子宮頸がん予防ワクチン(HPVワクチン)

 子宮頸がんは、子宮頸部(子宮の入り口)にできるがんです。初期の段階では自覚症状がほとんどないため、しばしば発見が遅れてしまいます。がんが進行すると不正出血や性交時の出血などがみられます。子宮頸がんは若い世代に多いがんで20〜30代で急増しています。全世代では乳がんの次に多いがんですが、20〜30代のがんの中ではもっとも多く、日本では年間約15,000人の女性が発症していると報告されています。子宮頸がんは、ほとんどが発がん性ヒトパピローマウイルス(HPV)の感染が原因となって発症します。発がん性HPVは性行為により感染しますが、特別な人だけが感染するのではなく、多くの女性が一生のうちに一度は感染するごくありふれたウイルスです。発がん性HPVには、いくつかのタイプがあり、その中でもHPV16型、18型は子宮頸がんから多くみつかる発がん性HPVです。子宮頸がん予防ワクチン(HPVワクチン)は、特に子宮頸がんから多くみつかるHPV16型と18型の感染をほぼ100%防ぐ事ができます。

予防効果の持続時間

 臨床試験で6.4年間は十分な抗体価の持続が確認されています。また、推計学的には20年以上抗体価が持続するという報告があります。

接種後の症状

 HPVワクチンを接種した後に、注射した部分が腫れたり、痛むことがあります。このような痛みや腫れは、体内でウイルス感染に対して防御する仕組みが働くために起こりますが、通常は数日間程度で治まります。気になる症状があれば、医師にご相談ください。

HPVワクチンと子宮頸がん検診

 HPVワクチンは、HPV16型と18型の感染は予防しますが、すべての発がん性HPVの感染を予防できるわけではありません。
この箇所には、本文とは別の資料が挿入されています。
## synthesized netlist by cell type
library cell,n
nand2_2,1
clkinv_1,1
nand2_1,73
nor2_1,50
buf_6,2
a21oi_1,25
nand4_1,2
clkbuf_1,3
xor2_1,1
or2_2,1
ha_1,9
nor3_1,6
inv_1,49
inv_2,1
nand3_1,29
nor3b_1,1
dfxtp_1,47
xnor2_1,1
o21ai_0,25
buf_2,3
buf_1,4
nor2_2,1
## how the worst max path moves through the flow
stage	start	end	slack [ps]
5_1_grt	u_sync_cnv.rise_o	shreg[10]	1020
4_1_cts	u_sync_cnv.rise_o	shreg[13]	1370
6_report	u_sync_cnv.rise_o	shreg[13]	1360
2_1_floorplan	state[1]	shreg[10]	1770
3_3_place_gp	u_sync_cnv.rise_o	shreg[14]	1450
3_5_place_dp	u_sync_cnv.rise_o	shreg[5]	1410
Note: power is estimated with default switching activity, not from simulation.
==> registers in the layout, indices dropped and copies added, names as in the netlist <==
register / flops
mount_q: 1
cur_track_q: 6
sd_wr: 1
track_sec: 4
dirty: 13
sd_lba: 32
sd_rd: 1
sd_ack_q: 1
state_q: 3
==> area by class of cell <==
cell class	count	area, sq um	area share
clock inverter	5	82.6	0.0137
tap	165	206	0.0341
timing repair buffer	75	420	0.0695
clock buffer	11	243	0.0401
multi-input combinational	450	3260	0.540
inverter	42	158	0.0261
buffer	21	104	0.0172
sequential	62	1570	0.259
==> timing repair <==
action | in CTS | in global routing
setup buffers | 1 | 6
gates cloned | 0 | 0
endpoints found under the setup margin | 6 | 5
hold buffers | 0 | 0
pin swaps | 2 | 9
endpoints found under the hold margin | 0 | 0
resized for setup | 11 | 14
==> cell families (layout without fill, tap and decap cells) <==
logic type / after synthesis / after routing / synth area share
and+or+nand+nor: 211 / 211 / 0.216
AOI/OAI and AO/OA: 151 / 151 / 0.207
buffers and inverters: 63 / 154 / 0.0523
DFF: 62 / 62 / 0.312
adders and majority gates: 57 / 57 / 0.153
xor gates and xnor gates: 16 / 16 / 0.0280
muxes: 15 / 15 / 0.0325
$ cat config.mk
export PLATFORM = sky130hd
export DESIGN_NAME = lcd_timing_gen_flat
export DESIGN_NICKNAME = d
export VERILOG_FILES = /design/src/rtl/lcd_timing_if.sv /design/src/rtl/lcd_timing_gen.sv /design/src/flat_wrapper.sv
export SDC_FILE = /design/constraint.sdc
export NUM_CORES = 1
export LEC_CHECK = 0
export ABC_AREA = 1
export CAP_MARGIN = 10
export CORE_AREA = 4 4 74 76
export DETAILED_ROUTE_END_ITERATION = 8
export DIE_AREA = 0 0 78 80
export PLACE_DENSITY = 0.75
export SLEW_MARGIN = 20
export SYNTH_ARGS = -nofsm -noshare
export SYNTH_HDL_FRONTEND = slang
export SYNTH_SLANG_ARGS = --single-unit
$ cat constraint.sdc
create_clock -name clk -period 1.6 [get_ports clk]
set_clock_uncertainty 0.1 [all_clocks]
set_input_delay 0.16 -clock clk [delete_from_list [all_inputs] [get_ports clk]]
set_output_delay 0.16 -clock clk [all_outputs]
set_load 0.005 [all_outputs]
==> src/rtl/intersection_scheduler.sv <==
// intersection_scheduler: two-way traffic light sequencer with pedestrian walk insertion
// Optional green-end warning flash is enabled by defining TRAFFIC_FLASH_WARN_EN.
module intersection_scheduler #(
    parameter int LONG_GREEN   = 350,
    parameter int SHORT_GREEN  = 200,
    parameter int AMBER_TICKS  = 30,
    parameter int ALLRED_TICKS = 20,
    parameter int WALK_TICKS   = 100
) (
    input  logic       clock,
    input  logic       reset_n,
    input  logic       mode,
    input  logic       ped_req,
    output logic       ns_red,
    output logic       ns_amber,
    output logic       ns_green,
    output logic       ew_red,
    output logic       ew_amber,
    output logic       ew_green,
    output logic       walk,
    output logic [2:0] phase
);
    typedef enum logic [2:0] {
        ALLRED_A = 3'd0,
        NS_GREEN = 3'd1,
        NS_AMBER = 3'd2,
        ALLRED_B = 3'd3,
        EW_GREEN = 3'd4,
        EW_AMBER = 3'd5,
        PED_WALK = 3'd6
    } state_t;

    // counter reload value: duration-1, with a zero duration treated as one cycle
    function automatic logic [9:0] ld(input int t);
        return (t < 1) ? 10'd0 : 10'(t - 1);
    endfunction

    localparam logic [9:0] L_LONG   = ld(LONG_GREEN);
    localparam logic [9:0] L_SHORT  = ld(SHORT_GREEN);
    localparam logic [9:0] L_AMBER  = ld(AMBER_TICKS);
    localparam logic [9:0] L_ALLRED = ld(ALLRED_TICKS);
    localparam logic [9:0] L_WALK   = ld(WALK_TICKS);

    state_t     state, nstate;
    logic [9:0] cnt, ncnt;
    logic       pend, dir, ndir, enter_walk, warn;

    // next phase, next-direction memory and counter reload on phase entry
    always_comb begin
        nstate = state;
        ndir   = dir;
        if (cnt == 10'd0) begin
            case (state)
                ALLRED_A: begin nstate = pend ? PED_WALK : NS_GREEN; ndir = 1'b0; end
                NS_GREEN: nstate = NS_AMBER;
                NS_AMBER: nstate = ALLRED_B;
                ALLRED_B: begin nstate = pend ? PED_WALK : EW_GREEN; ndir = 1'b1; end
                EW_GREEN: nstate = EW_AMBER;
                EW_AMBER: nstate = ALLRED_A;
                PED_WALK: nstate = dir ? EW_GREEN : NS_GREEN;
                default:  nstate = ALLRED_A;
            endcase
        end
        ncnt = (cnt != 10'd0) ? cnt - 10'd1 :
               (nstate == NS_GREEN || nstate == EW_GREEN) ? (mode ? L_SHORT : L_LONG) :
               (nstate == NS_AMBER || nstate == EW_AMBER) ? L_AMBER :
               (nstate == PED_WALK) ? L_WALK : L_ALLRED;
        enter_walk = (cnt == 10'd0) && (nstate == PED_WALK);
    end

`ifdef TRAFFIC_FLASH_WARN_EN
    // final four green cycles (counter 3,2,1,0) blink 0,1,0,1
    assign warn = (ncnt > 10'd3) || !ncnt[0];
`else
    assign warn = 1'b1;
`endif

    // phase/counter state plus lamps registered from the upcoming phase
    always_ff @(posedge clock or negedge reset_n) begin
        if (!reset_n) begin
            state    <= ALLRED_A;
            cnt      <= L_ALLRED;
            pend     <= 1'b0;
            dir      <= 1'b0;
            ns_red   <= 1'b1;
            ns_amber <= 1'b0;
            ns_green <= 1'b0;
            ew_red   <= 1'b1;
            ew_amber <= 1'b0;
            ew_green <= 1'b0;
            walk     <= 1'b0;
        end else begin
            state    <= nstate;
            cnt      <= ncnt;
            dir      <= ndir;
            pend     <= ped_req | (pend & ~enter_walk);
            ns_red   <= !(nstate == NS_GREEN || nstate == NS_AMBER);
            ns_amber <= nstate == NS_AMBER;
            ns_green <= (nstate == NS_GREEN) && warn;
            ew_red   <= !(nstate == EW_GREEN || nstate == EW_AMBER);
            ew_amber <= nstate == EW_AMBER;
            ew_green <= (nstate == EW_GREEN) && warn;
            walk     <= nstate == PED_WALK;
        end
    end

    assign phase = state;
endmodule
**src/rtl/bcd_digit_assembler_if.sv**
```systemverilog
`default_nettype none
// ============================================================================
//  Module      : bcd_digit_assembler_if
//  Description : Handshake bundle for the BCD digit assembler.
//                Digit side  : digit_in / digit_valid / digit_ready
//                Word side   : bcd_out / bcd_valid / bcd_ready
//                Control     : clear (synchronous abort)
//                Status      : digit_err / range_err / timeout_err pulses
//                modport slave  - the assembler itself
//                modport master - whatever drives digits and sinks words
//  Revision    : 1.0 - initial release
// ============================================================================
interface bcd_digit_assembler_if;

    logic       clear;
    logic [3:0] digit_in;
    logic       digit_valid;
    logic       digit_ready;
    logic [7:0] bcd_out;
    logic       bcd_valid;
    logic       bcd_ready;
    logic       digit_err;
    logic       range_err;
    logic       timeout_err;

    modport slave (
        input  clear,
        input  digit_in,
        input  digit_valid,
        output digit_ready,
        output bcd_out,
        output bcd_valid,
        input  bcd_ready,
        output digit_err,
        output range_err,
        output timeout_err
    );

    modport master (
        output clear,
        output digit_in,
        output digit_valid,
        input  digit_ready,
        input  bcd_out,
        input  bcd_valid,
        output bcd_ready,
        input  digit_err,
        input  range_err,
        input  timeout_err
    );

endinterface
`default_nettype wire

```
**src/rtl/bcd_digit_assembler.sv**
```systemverilog
`default_nettype none
// ============================================================================
//  Module      : bcd_digit_assembler
//  Description : Collects a tens digit then a units digit over a valid/ready
//                handshake and presents the packed two-digit BCD word
//                {tens, units} through a registered valid/ready stage.
//                Bad digits, values above MAX_VALUE and a units digit that
//                arrives too late are reported as one-cycle error pulses.
//  Ports       : clk    - system clock, rising edge
//                rst_n  - asynchronous active-low reset
//                bus    - bcd_digit_assembler_if.slave (digit input,
//                         word output, clear, error pulses)
//  Parameters  : MAX_VALUE      - largest decimal value accepted
//                TIMEOUT_CYCLES - idle cycles allowed between tens and units
//                CNT_W          - timeout counter width, 2**CNT_W > TIMEOUT
//  Revision    : 1.0 - initial release
// ============================================================================
module bcd_digit_assembler #(
    parameter int unsigned MAX_VALUE      = 15,
    parameter int unsigned TIMEOUT_CYCLES = 255,
    parameter int unsigned CNT_W          = 8
) (
    input  wire                    clk,
    input  wire                    rst_n,
    bcd_digit_assembler_if.slave   bus
);

    typedef enum logic [1:0] {
        WAIT_TENS  = 2'd0,
        WAIT_UNITS = 2'd1,
        HOLD       = 2'd2
    } state_t;

    localparam logic [6:0]       c_max_value    = 7'(MAX_VALUE);
    // The counter is checked before it increments, so expiry is detected on
    // the idle cycle that would bring it to TIMEOUT_CYCLES.
    localparam logic [CNT_W-1:0] c_timeout_last = CNT_W'(TIMEOUT_CYCLES - 1);

    state_t           r_state;
    logic [3:0]       r_tens;
    logic [CNT_W-1:0] r_cnt;
    logic [7:0]       r_bcd_out;
    logic             r_bcd_valid;
    logic             r_digit_ready;
    logic             r_digit_err;
    logic             r_range_err;
    logic             r_timeout_err;

    logic             w_take;
    logic             w_digit_bad;
    logic [6:0]       w_value;

    assign w_take      = bus.digit_valid && r_digit_ready;
    assign w_digit_bad = (bus.digit_in > 4'd9);

    // tens*10 + units as tens*8 + tens*2 + units; max 9*10+9 = 99 fits 7 bits.
    assign w_value = {r_tens, 3'b000} + {2'b00, r_tens, 1'b0} + {3'b000, bus.digit_in};

    always_ff @(posedge clk or negedge rst_n) begin
        if (!rst_n) begin
            r_state       <= WAIT_TENS;
            r_tens        <= 4'd0;
            r_cnt         <= '0;
            r_bcd_out     <= 8'h00;
            r_bcd_valid   <= 1'b0;
            r_digit_ready <= 1'b0;
            r_digit_err   <= 1'b0;
            r_range_err   <= 1'b0;
            r_timeout_err <= 1'b0;
        end else begin
            // Error flags are pulses: cleared every cycle unless re-raised.
            r_digit_err   <= 1'b0;
            r_range_err   <= 1'b0;
            r_timeout_err <= 1'b0;

            if (bus.clear) begin
                // Abort outranks digits and the output handshake; bcd_out
                // keeps whatever it last held.
                r_state       <= WAIT_TENS;
                r_cnt         <= '0;
                r_bcd_valid   <= 1'b0;
                r_digit_ready <= 1'b1;
            end else begin
                case (r_state)
                    WAIT_TENS: begin
                        r_digit_ready <= 1'b1;
                        if (w_take) begin
                            if (w_digit_bad) begin
                                r_digit_err <= 1'b1;
                            end else begin
                                r_tens  <= bus.digit_in;
                                r_cnt   <= '0;
                                r_state <= WAIT_UNITS;
                            end
                        end
                    end

                    WAIT_UNITS: begin
                        if (w_take) begin
                            // An accepted digit beats a coincident expiry.
                            r_cnt <= '0;
                            if (w_digit_bad) begin
                                r_digit_err <= 1'b1;
                                r_state     <= WAIT_TENS;
                            end else if (w_value > c_max_value) begin
                                r_range_err <= 1'b1;
                                r_state     <= WAIT_TENS;
                            end else begin
                                r_bcd_out     <= {r_tens, bus.digit_in};
                                r_bcd_valid   <= 1'b1;
                                r_digit_ready <= 1'b0;
                                r_state       <= HOLD;
                            end
                        end else if (r_cnt == c_timeout_last) begin
                            r_timeout_err <= 1'b1;
                            r_cnt         <= '0;
                            r_state       <= WAIT_TENS;
                        end else begin
                            r_cnt <= r_cnt + 1'b1;
                        end
                    end

                    HOLD: begin
                        // No bypass: the next tens digit waits one cycle.
                        if (r_bcd_valid && bus.bcd_ready) begin
                            r_bcd_valid   <= 1'b0;
                            r_digit_ready <= 1'b1;
                            r_state       <= WAIT_TENS;
                        end
                    end

                    default: begin
                        r_state       <= WAIT_TENS;
                        r_cnt         <= '0;
                        r_bcd_valid   <= 1'b0;
                        r_digit_ready <= 1'b1;
                    end
                endcase
            end
        end
    end

    assign bus.digit_ready = r_digit_ready;
    assign bus.bcd_out     = r_bcd_out;
    assign bus.bcd_valid   = r_bcd_valid;
    assign bus.digit_err   = r_digit_err;
    assign bus.range_err   = r_range_err;
    assign bus.timeout_err = r_timeout_err;

endmodule
`default_nettype wire

```
**src/flat_wrapper.sv**
```systemverilog
// flat-port wrapper written by rule: the top's interface ports become plain ports
module bcd_digit_assembler_flat 
#(
    parameter int unsigned MAX_VALUE      = 15,
    parameter int unsigned TIMEOUT_CYCLES = 255,
    parameter int unsigned CNT_W          = 8
)
  (clk, rst_n, bus_clear, bus_digit_in, bus_digit_valid, bus_digit_ready, bus_bcd_out, bus_bcd_valid, bus_bcd_ready, bus_digit_err, bus_range_err, bus_timeout_err);
  bcd_digit_assembler_if bus_i ();
  input  wire clk;
  input  wire rst_n;
  input wire logic [$bits(bus_i.clear)-1:0] bus_clear;
  input wire logic [$bits(bus_i.digit_in)-1:0] bus_digit_in;
  input wire logic [$bits(bus_i.digit_valid)-1:0] bus_digit_valid;
  output wire logic [$bits(bus_i.digit_ready)-1:0] bus_digit_ready;
  output wire logic [$bits(bus_i.bcd_out)-1:0] bus_bcd_out;
  output wire logic [$bits(bus_i.bcd_valid)-1:0] bus_bcd_valid;
  input wire logic [$bits(bus_i.bcd_ready)-1:0] bus_bcd_ready;
  output wire logic [$bits(bus_i.digit_err)-1:0] bus_digit_err;
  output wire logic [$bits(bus_i.range_err)-1:0] bus_range_err;
  output wire logic [$bits(bus_i.timeout_err)-1:0] bus_timeout_err;
  assign bus_i.clear = bus_clear;
  assign bus_i.digit_in = bus_digit_in;
  assign bus_i.digit_valid = bus_digit_valid;
  assign bus_digit_ready = bus_i.digit_ready;
  assign bus_bcd_out = bus_i.bcd_out;
  assign bus_bcd_valid = bus_i.bcd_valid;
  assign bus_i.bcd_ready = bus_bcd_ready;
  assign bus_digit_err = bus_i.digit_err;
  assign bus_range_err = bus_i.range_err;
  assign bus_timeout_err = bus_i.timeout_err;
  bcd_digit_assembler #(.MAX_VALUE(MAX_VALUE), .TIMEOUT_CYCLES(TIMEOUT_CYCLES), .CNT_W(CNT_W)) u_core (.clk(clk), .rst_n(rst_n), .bus(bus_i));
endmodule
```
`src/rtl/thread_scheduler_pkg.sv`:
```
// Shared thread-scheduler types and constants: thread id / virtual PC types, boot PC, quantum.
package thread_scheduler_pkg;

    localparam int n_threads = 4;
    localparam int tid_w     = (n_threads > 1) ? $clog2(n_threads) : 1;

    typedef logic [tid_w-1:0] threadid_t;
    typedef logic [31:0]      vptr_t;

    localparam vptr_t sched_boot_pc = 32'h1000;
    localparam int    sched_quantum = 4;

    typedef struct packed {
        logic      valid;
        threadid_t thread;
        vptr_t     pc;
    } fetch_slot_t;

    function automatic threadid_t next_thread(input threadid_t t);
        return (int'(t) == n_threads - 1) ? '0 : t + 1'b1;
    endfunction

endpackage

```
`src/rtl/thread_scheduler_rr_arbiter.sv`:
```
// Combinational round-robin arbiter: first requester at or after ptr, wrapping modulo N.
module rr_arbiter #(
    parameter  int N  = 4,
    localparam int IW = (N > 1) ? $clog2(N) : 1
) (
    input  logic [N-1:0]  req,
    input  logic [IW-1:0] ptr,
    output logic [N-1:0]  grant,
    output logic [IW-1:0] grant_idx,
    output logic          grant_valid
);

    logic [IW-1:0] idx_at [N];

    genvar gi;
    for (gi = 0; gi < N; gi++) begin : g_rot
        logic [IW:0] sum;
        assign sum        = {1'b0, ptr} + (IW+1)'(gi);
        assign idx_at[gi] = (sum >= (IW+1)'(N)) ? IW'(sum - (IW+1)'(N)) : IW'(sum);
    end

    // Scan from the farthest offset back to ptr so the nearest requester wins.
    always_comb begin
        grant_idx   = '0;
        grant_valid = 1'b0;
        grant       = '0;
        for (int k = N - 1; k >= 0; k--) begin
            if (req[idx_at[k]]) begin
                grant_idx   = idx_at[k];
                grant_valid = 1'b1;
            end
        end
        if (grant_valid) begin
            grant[grant_idx] = 1'b1;
        end
    end

endmodule

```
`src/rtl/thread_scheduler.sv`:
```
// Per-cycle fetch scheduler: round-robin thread issue with redirects, exception forcing, stalls.
// Optional macro SCHED_QUANTUM_EN lets a thread keep the slot for up to QUANTUM issues.
module thread_scheduler
    import thread_scheduler_pkg::*;
#(
    parameter vptr_t                  BOOT_PC           = sched_boot_pc,
    parameter logic [n_threads-1:0]   RESET_THREAD_MASK = {n_threads{1'b1}}
`ifdef SCHED_QUANTUM_EN
    ,
    parameter int                     QUANTUM           = sched_quantum
`endif
) (
    input  logic                 clk,
    input  logic                 rst,
    input  logic [n_threads-1:0] thread_en_set,
    input  logic [n_threads-1:0] thread_en_clr,
    input  logic [n_threads-1:0] thread_block,
    input  logic                 fetch_stall,
    input  logic                 redir_en,
    input  threadid_t            redir_thread,
    input  vptr_t                redir_pc,
    input  logic                 exc_en,
    input  threadid_t            exc_thread,
    output logic                 fetch_valid,
    output threadid_t            fetch_thread,
    output vptr_t                fetch_pc,
    output logic [n_threads-1:0] thread_active
);

    logic [n_threads-1:0] enable_reg;
    logic [n_threads-1:0] ready;
    logic [n_threads-1:0] exc_mask;
    threadid_t            ptr_reg;
    vptr_t                next_pc_reg [n_threads];
    fetch_slot_t          fetch_reg;

    logic [n_threads-1:0] arb_hot;
    threadid_t            arb_idx;
    logic                 arb_valid;
    logic [n_threads-1:0] grant_hot;
    threadid_t            grant_idx;
    logic                 grant_valid;
    vptr_t                grant_pc;
    logic                 issue;

    assign exc_mask = n_threads'(1) << exc_thread;
    assign ready    = exc_en ? (enable_reg & ~thread_block & exc_mask)
                             : (enable_reg & ~thread_block);

    rr_arbiter #(.N(n_threads)) u_arb (
        .req         (ready),
        .ptr         (ptr_reg),
        .grant       (arb_hot),
        .grant_idx   (arb_idx),
        .grant_valid (arb_valid)
    );

`ifdef SCHED_QUANTUM_EN
    localparam int QW = $clog2(QUANTUM + 1);
    logic [QW-1:0] q_cnt_reg;
    logic          hold;

    // The last issued thread keeps the slot while it stays ready and has quantum left.
    assign hold        = ~exc_en && (q_cnt_reg != '0) && (q_cnt_reg < QW'(QUANTUM))
                         && ready[fetch_reg.thread];
    assign grant_idx   = hold ? fetch_reg.thread : arb_idx;
    assign grant_hot   = hold ? (n_threads'(1) << fetch_reg.thread) : arb_hot;
    assign grant_valid = arb_valid;

    always_ff @(posedge clk) begin
        if (rst) begin
            q_cnt_reg <= '0;
        end else if (!fetch_stall) begin
            if (!grant_valid) begin
                q_cnt_reg <= '0;
            end else if (hold) begin
                q_cnt_reg <= q_cnt_reg + 1'b1;
            end else begin
                q_cnt_reg <= QW'(1);
            end
        end
    end
`else
    assign grant_idx   = arb_idx;
    assign grant_hot   = arb_hot;
    assign grant_valid = arb_valid;
`endif

    // Same-cycle redirect of the granted thread bypasses its stored PC.
    assign grant_pc = (redir_en && redir_thread == grant_idx) ? redir_pc : next_pc_reg[grant_idx];
    assign issue    = grant_valid & ~fetch_stall;

    always_ff @(posedge clk) begin
        if (rst) begin
            enable_reg <= RESET_THREAD_MASK;
            ptr_reg    <= '0;
            fetch_reg  <= '0;
        end else begin
            enable_reg <= (enable_reg | thread_en_set) & ~thread_en_clr;
            if (!fetch_stall) begin
                fetch_reg <= '{valid: grant_valid, thread: grant_idx, pc: grant_pc};
                if (grant_valid) begin
                    ptr_reg <= next_thread(grant_idx);
                end
            end
        end
    end

    genvar gi;
    for (gi = 0; gi < n_threads; gi++) begin : g_pc
        always_ff @(posedge clk) begin
            if (rst) begin
                next_pc_reg[gi] <= BOOT_PC;
            end else if (issue && grant_hot[gi]) begin
                next_pc_reg[gi] <= grant_pc + 32'd4;
            end else if (redir_en && redir_thread == threadid_t'(gi)) begin
                next_pc_reg[gi] <= redir_pc;
            end
        end
    end

    assign fetch_valid   = fetch_reg.valid;
    assign fetch_thread  = fetch_reg.thread;
    assign fetch_pc      = fetch_reg.pc;
    assign thread_active = enable_reg;

endmodule

```
`config.mk`:
```
export PLATFORM = sky130hd
export DESIGN_NAME = thread_scheduler
export DESIGN_NICKNAME = d
export VERILOG_FILES = /design/src/rtl/thread_scheduler_pkg.sv /design/src/rtl/thread_scheduler_rr_arbiter.sv /design/src/rtl/thread_scheduler.sv
export SDC_FILE = /design/constraint.sdc
export NUM_CORES = 1
export LEC_CHECK = 0
export ABC_AREA = 0
export CAP_MARGIN = 20
export CORE_MARGIN = 1.5
export CORE_UTILIZATION = 52
export DETAILED_ROUTE_END_ITERATION = 7
export HOLD_SLACK_MARGIN = 0.15
export PLACE_DENSITY = 0.77
export SLEW_MARGIN = 20
export SYNTH_ARGS = -nofsm -noshare
export SYNTH_HDL_FRONTEND = slang
export SYNTH_SLANG_ARGS = --single-unit
```
`constraint.sdc`:
```
create_clock -name clk -period 4.15 [get_ports clk]
set_input_delay 0.415 -clock clk [delete_from_list [all_inputs] [get_ports clk]]
set_output_delay 0.415 -clock clk [all_outputs]
set_load 0.03 [all_outputs]
```
==> results of run 1 <==
worst min-delay path by stage:
stage / slack [ps] / end / cells past startpoint / from
2_1_floorplan: 500 / ptr_reg[0] / 2 / ptr_reg[0]
3_5_place_dp: 480 / fetch_pc[6] / 2 / fetch_pc[6]
5_1_grt: 520 / thread_active[1] / 2 / thread_en_clr[1]
6_report: 480 / fetch_pc[1] / 2 / fetch_pc[1]
3_3_place_gp: 470 / fetch_pc[20] / 2 / fetch_pc[20]
4_1_cts: 490 / fetch_pc[6] / 2 / fetch_pc[6]
cells in the mapped netlist (all sizes together) (2+ instances only):
cell type	instances	share of area, %
o31ai	3	0.45
a211o	3	0.28
o21ai	42	2.3
nor2b	6	0.41
mux2i	39	4.2
nand2	82	3.4
o21a	6	0.49
nor3	9	0.49
ha	5	0.68
o311ai	2	0.38
xnor2	21	2.0
nand3	46	2.5
and3	8	0.54
inv	5	0.23
a21boi	6	0.49
dfxtp	41	8.9
a211oi	3	0.30
and2	7	0.47
nand2b	9	0.61
a21o	4	0.32
mux2	23	2.8
o21bai	4	0.32
nor4b	2	0.26
edfxtp	128	42
o211ai	9	0.73
a31oi	9	0.61
a221o	2	0.22
or3	2	0.14
xor2	7	0.66
a21oi	59	3.2
a22o	93	8.8
nand4	5	0.47
o32ai	4	0.87
a2111oi	4	0.38
nor3b	4	0.32
a22oi	2	0.16
nor2	91	3.7
a311oi	4	0.38
nor4	9	1.1
clkbuf	46	1.9
buf	20	1.2
metal layers:
layer	vias to the layer above	track usage, %	share of wire [%]
met5	-	0	0
li1	3619	-	-
met1	3884	42.3	42
met2	485	46.6	46
met4	0	10.9	2.0
met3	57	6.38	10
power by group through the flow:
stage	registers [W]	clock network, W	logic (W)
floorplan	0.00214	0	0.000737
global placement	0.00207	0	0.00139
detailed placement	0.00207	0	0.00140
CTS	0.00204	0.00153	0.00141
global route	0.00205	0.00159	0.00154
finish	0.00204	0.00151	0.00144
placed cells by master, fill, tap and decap left out, types with 3 or more instances in the layout:
| master | instances |
|---|---|
| a21o_1 | 4 |
| and3_1 | 8 |
| o21a_1 | 6 |
| nor4_2 | 8 |
| clkdlybuf4s50_1 | 89 |
| edfxtp_1 | 128 |
| xnor2_1 | 20 |
| a31oi_1 | 9 |
| nand2b_1 | 9 |
| mux2i_1 | 39 |
| inv_1 | 4 |
| nand2_1 | 80 |
| clkbuf_16 | 18 |
| a21oi_1 | 58 |
| nand3_1 | 46 |
| mux2_2 | 23 |
| and2_1 | 7 |
| ha_1 | 5 |
| o211ai_1 | 9 |
| o21ai_1 | 3 |
| buf_4 | 85 |
| a21boi_0 | 6 |
| clkinv_4 | 7 |
| a311oi_1 | 4 |
| buf_12 | 13 |
| nand4_1 | 3 |
| a22o_1 | 93 |
| a2111oi_2 | 3 |
| dfxtp_1 | 40 |
| o21bai_1 | 4 |
| xor2_1 | 7 |
| o21ai_0 | 38 |
| nor3b_1 | 4 |
| nor2_1 | 91 |
| nor3_1 | 9 |
| nor2b_1 | 6 |
kinds of logic (layout without fill, tap and decap cells):
family          count (synthesis)  in the layout  share of synthesized area (%)
compound gates                264            264                           21.3
xor+xnor                       28             28                           2.65
fa+ha+maj                       5              5                          0.677
buf+inv                        72            227                           3.37
flops                         169            169                           50.5
mux                            62             62                           7.02
simple gates                  282            282                           14.6
worst max-delay path: stages:
cell,delay [ps]
clkdlybuf4s50_1,540
nand2b_1,90
a21o_1,260
o32ai_1,350
buf_4,180
o311ai_2,110
a211o_2,380
buf_4,180
mux2i_1,130
inv_1,100
ha_1,220
o21ai_1,100
buf_4,180
buf_4,160
nor4b_2,290
xnor2_1,180
a22o_1,240
layout make-up:
type	instances	area (sq um)
multi-input cells	641	4320
fillers	1317	5690
flip-flops and latches	169	4670
clock inverters	11	86.3
clock buffers	21	482
well taps	225	282
repair buffers	189	1800
inverters	6	30.0
stage by stage:
step                cell area (sq um)  instances  util (%)  hold slack [ps]  power (W)
finish                          11700       1262      67.2              485    0.00499
global route                    11700       1262      67.2              518    0.00518
CTS                             11600       1262      67.1              492    0.00498
detailed placement              11100       1230      63.8              477    0.00348
global placement                11100       1230      63.8              473    0.00345
floorplan                        9250        882         -              498    0.00287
また接種前に感染している発がん性HPVを排除したり、発症している子宮頸がんや前がん病変(がんになる前の異常な細胞)の進行を遅らせたり、治療することはできません。HPVワクチンを接種しても定期的に子宮頸がん検診を受けましよう。子宮頸がんは長期間かけて発症する病気であり、早期に発見すれば、がんになる前に治療が可能です。HPVワクチンの接種と検診で、子宮頸がんからより確実にあなたの体を守りましょう。